Aunque no llevaba la pistola, debí de parecerles peligroso. O tal vez sólo notaban que estaba conmocionado. No se mostraban dispuestos a correr riesgos. Comprendí que se ocultaran de mí.
Yo seguía llorando y enjugándome los ojos con las manos; también hablaba solo. No podía dejar de hablarme a mí mismo, aunque ni siquiera decía algo coherente.
No sabía adonde me llevaría el magnetismo psíquico, ni si Stormy estaba viva o muerta en Burke & Bailey’s. Quería regresar a buscarla, pero mi exigente don me impulsaba a seguir avanzando con urgencia. Mi lenguaje corporal estaba salpicado de tics, estremecimientos, titubeos y repentinos cambios de rumbo. Debí de parecer víctima de espasmos, además de psicótico.
Simon Varner, el del rostro dulce y los ojos soñolientos, ya no tenía una cara tan dulce ni ojos tan graciosos. Yacía muerto frente a Burke & Bailey’s.
De modo que tal vez yo estuviese rastreando algo relacionado con Varner. No lograba adivinar de qué se podía tratar. La pulsión de seguir avanzando sin un objetivo claramente definido era nueva para mí.

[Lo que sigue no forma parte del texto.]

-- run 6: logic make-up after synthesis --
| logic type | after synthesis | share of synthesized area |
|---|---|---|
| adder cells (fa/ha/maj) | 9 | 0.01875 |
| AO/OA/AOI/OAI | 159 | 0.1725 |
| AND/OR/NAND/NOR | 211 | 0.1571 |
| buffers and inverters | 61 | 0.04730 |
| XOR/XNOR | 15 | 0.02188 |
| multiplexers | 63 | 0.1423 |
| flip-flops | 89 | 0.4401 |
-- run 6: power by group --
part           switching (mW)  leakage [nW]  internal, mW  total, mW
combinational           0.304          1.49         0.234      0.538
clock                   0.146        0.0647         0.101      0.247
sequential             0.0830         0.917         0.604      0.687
This design comes from an exercise in tuning for small area, a short achievable clock period and few clock cycles on the open sky130 flow, not from production work.
In this exercise RTL edits were held to simulation tests only and were not proved equivalent to the original.

==> inputs of build 49 <==
// pcb_top
module pcb_top (
    input  wire        clk,
    input  wire        rst,
    input  wire        req,
    input  wire        we,
    input  wire [15:0] addr,
    input  wire [31:0] wdata,
    output wire        ack,
    output wire [31:0] rdata
);
clock: 25.0 ns
lec_check: 0
cap_margin: 20
core_margin: 2
core_utilization: 45
place_density: 0.6
slew_margin: 20
run.sh (not shown) runs the stock make flow with config.mk's settings and CLKGATE_MAP_FILE= SYNTH_SCRIPT=/design/flow/synth_recipe.tcl, a recipe that flattens the netlist after the stock synthesis.
==> build 30 (differences from build 49) <==
==> flow/flow/run.sh (new file) <==
#!/bin/bash
set -euo pipefail
MARGIN=11.5
EXTRA="SETUP_SLACK_MARGIN=$MARGIN 'BUFFER_PORTS_ARGS=-buffer_cell sky130_fd_sc_hd__buf_4'"
sed 's/ "\${@:-finish}"/ '"$EXTRA"' "${@:-finish}"/' standard.sh > standard_tuned.sh
grep -q "SETUP_SLACK_MARGIN=$MARGIN 'BUFFER_PORTS_ARGS=-buffer_cell sky130_fd_sc_hd__buf_4'" standard_tuned.sh
bash standard.sh synth > flow_synth.log 2>&1
bash standard_tuned.sh finish > flow_layout.log 2>&1
test -s out/final.def
==> flow/standard.sh (new file) <==
#!/bin/bash
# synth_recipe.tcl (not shown) runs the flow's synth.tcl, then flattens the netlist and writes it again
# the make line also repeats each setting of config.mk as NAME=value (left out here)
make -C /OpenROAD-flow-scripts/flow DESIGN_CONFIG=/design/flow/config.mk WORK_HOME=/design/flow/orfs CLKGATE_MAP_FILE= SYNTH_SCRIPT=/design/flow/synth_recipe.tcl "${@:-finish}"
removed: flow/run.sh
==> trial 25 (differences from build 49) <==
--- a/flow/design.v
+++ b/flow/design.v
@@ -156,19 +156,11 @@
     wire        sample_valid  = (sample[62:52] != 11'h7FF) && !(sample[63] && (sample[62:0] != 63'd0));
     wire        ack_match_tx  = (acklen == 2'd1) && (ackin0 == {7'd0, tx_seq});
     wire        ack_match_imm = (acklen == 2'd1) && (ackin0 == {7'd0, w[0]});
     wire [3:0]  bidx    = eng ? cs_j  : wk;
     wire        bsel_rx = eng ? cs_rx : addr[13];
-    reg  [31:0] bufword;
-    integer bk;
-    always @* begin
-        bufword = 32'd0;
-        for (bk = 0; bk < 16; bk = bk + 1) begin
-            bufword = bufword | ({32{!bsel_rx && (bidx == bk[3:0])}} & txm[bk])
-                              | ({32{ bsel_rx && (bidx == bk[3:0])}} & rxm[bk]);
-        end
-    end
+    wire [31:0] bufword = bsel_rx ? rxm[bidx] : txm[bidx];
     wire [6:0]  txend   = {1'b0, txplen} + 7'd2;      
     wire [6:0]  rxend   = rxflen - 7'd1;               
     wire [3:0]  tx_lw   = txend[5:2];
     wire [3:0]  rx_lw   = rxend[5:2];
     wire        tx_zero = (txplen == 6'd0);
==> flow/flow/run.sh (new file) <==
#!/bin/bash
set -euo pipefail
MARGIN=11.5
EXTRA="SETUP_SLACK_MARGIN=$MARGIN 'BUFFER_PORTS_ARGS=-buffer_cell sky130_fd_sc_hd__buf_4'"
sed 's/ "\${@:-finish}"/ '"$EXTRA"' "${@:-finish}"/' standard.sh > standard_tuned.sh
grep -q "SETUP_SLACK_MARGIN=$MARGIN 'BUFFER_PORTS_ARGS=-buffer_cell sky130_fd_sc_hd__buf_4'" standard_tuned.sh
bash standard.sh synth > flow_synth.log 2>&1
bash standard_tuned.sh finish > flow_layout.log 2>&1
test -s out/final.def
==> flow/standard.sh (new file) <==
#!/bin/bash
# synth_recipe.tcl (not shown) runs the flow's synth.tcl, then flattens the netlist and writes it again
# the make line also repeats each setting of config.mk as NAME=value (left out here)
make -C /OpenROAD-flow-scripts/flow DESIGN_CONFIG=/design/flow/config.mk WORK_HOME=/design/flow/orfs CLKGATE_MAP_FILE= SYNTH_SCRIPT=/design/flow/synth_recipe.tcl "${@:-finish}"
removed: flow/run.sh
==> comparison <==
- Between build 30 and trial 25, the lower area after synthesis is in build 30 (gap 3.2%, measured against trial 25).
- In flip-flop and latch count, build 30 and trial 25 do not differ.
- The lowest clock skew belongs to trial 25, the highest to build 30.
- The highest final cell count belongs to trial 25, the lowest to build 49.
- In worst hold slack, build 49 and build 30 hardly differ.
- The highest sequential share of layout area belongs to build 49, the lowest to trial 25.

Entre percheros de vestidos de fiesta, blusas de seda, chaquetas de seda, carteras, llegué al fin a una puerta en la que se leía «Sólo para empleados». Detrás había un almacén. Justo enfrente de la puerta por donde había entrado se abría otra, que daba a unas escaleras de cemento.
La disposición era la misma que la de las grandes tiendas del extremo norte del centro comercial. Las escaleras descendían hasta un pasillo que me hizo pasar frente a ascensores reservados a los empleados antes de llegar a unas gigantescas puertas de vaivén donde un letrero decía «Recepción de mercancías».
Era evidente que en aquel recinto, aunque su tamaño no era comparable al de su equivalente del extremo norte, se desarrollaba una intensa actividad. En estantes y carretillas elevadoras la mercancía esperaba para ser seleccionada, preparada y transportada a almacenes y tiendas.
Había muchos empleados, aunque parecían haber detenido sus actividades. La mayor parte de ellos rodeaba a una mujer que sollozaba, otros se iban acercando a ella. Allí abajo, los disparos no se habían oído, pero las noticias del horror acababan de llegar.
Sólo había un camión en el recinto de recepción de mercancías. No era un vehículo con remolque completo, sino uno de los de seis metros de largo. No se veía el nombre de ninguna compañía en sus puertas ni en su cabina. Me acerqué a él.
Un tipo fuerte con la cabeza afeitada y enormes mostachos se dirigió a mí cuando me vio acercarme.
—¿Estás con este camión?
Sin responderle, abrí la puerta del lado del conductor y subí a la cabina. Las llaves no estaban puestas.
—¿Dónde está tu conductor? —preguntó.
Abrí la guantera; estaba vacía. No contenía ni siquiera la póliza de seguro que exige la ley californiana.
—Soy el jefe de producción de este turno —dijo el sujeto robusto—. ¿Eres sordo o sólo un tipo difícil?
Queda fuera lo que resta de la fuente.